**Activity**
Starting at the top of the entries below, set down every line exactly, please, until you reach the line with "localparam wbSel_t WB_IMM", which is included too.

(Collected data entries)
◆ ◆ ◆ ◆

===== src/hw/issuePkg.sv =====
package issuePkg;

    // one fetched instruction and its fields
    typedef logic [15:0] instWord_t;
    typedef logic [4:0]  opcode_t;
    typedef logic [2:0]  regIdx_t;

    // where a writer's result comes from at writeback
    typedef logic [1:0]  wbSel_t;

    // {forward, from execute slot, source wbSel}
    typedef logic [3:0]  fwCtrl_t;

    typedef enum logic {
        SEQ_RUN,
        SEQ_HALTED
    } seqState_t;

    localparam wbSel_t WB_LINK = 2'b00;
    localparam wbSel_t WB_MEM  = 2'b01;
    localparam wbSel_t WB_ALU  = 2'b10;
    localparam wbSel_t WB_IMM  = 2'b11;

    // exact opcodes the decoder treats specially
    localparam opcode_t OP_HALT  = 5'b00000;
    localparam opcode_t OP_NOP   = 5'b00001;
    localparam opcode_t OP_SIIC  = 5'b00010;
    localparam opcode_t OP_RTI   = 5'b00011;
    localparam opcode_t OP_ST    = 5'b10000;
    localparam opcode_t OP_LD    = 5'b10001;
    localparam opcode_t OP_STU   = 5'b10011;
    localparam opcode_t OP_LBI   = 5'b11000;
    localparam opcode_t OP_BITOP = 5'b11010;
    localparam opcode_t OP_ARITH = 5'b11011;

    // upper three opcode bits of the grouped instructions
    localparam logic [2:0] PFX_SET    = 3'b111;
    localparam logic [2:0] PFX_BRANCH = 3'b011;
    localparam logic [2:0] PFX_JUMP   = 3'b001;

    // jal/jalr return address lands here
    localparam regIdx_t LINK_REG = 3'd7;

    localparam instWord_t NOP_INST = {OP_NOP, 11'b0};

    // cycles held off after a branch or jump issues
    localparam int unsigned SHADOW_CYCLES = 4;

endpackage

◆ ◆ ◆ ◆

**Result**
===== src/hw/issuePkg.sv =====
package issuePkg;

    // one fetched instruction and its fields
    typedef logic [15:0] instWord_t;
    typedef logic [4:0]  opcode_t;
    typedef logic [2:0]  regIdx_t;

    // where a writer's result comes from at writeback
    typedef logic [1:0]  wbSel_t;

    // {forward, from execute slot, source wbSel}
    typedef logic [3:0]  fwCtrl_t;

    typedef enum logic {
        SEQ_RUN,
        SEQ_HALTED
    } seqState_t;

    localparam wbSel_t WB_LINK = 2'b00;
    localparam wbSel_t WB_MEM  = 2'b01;
    localparam wbSel_t WB_ALU  = 2'b10;
    localparam wbSel_t WB_IMM  = 2'b11;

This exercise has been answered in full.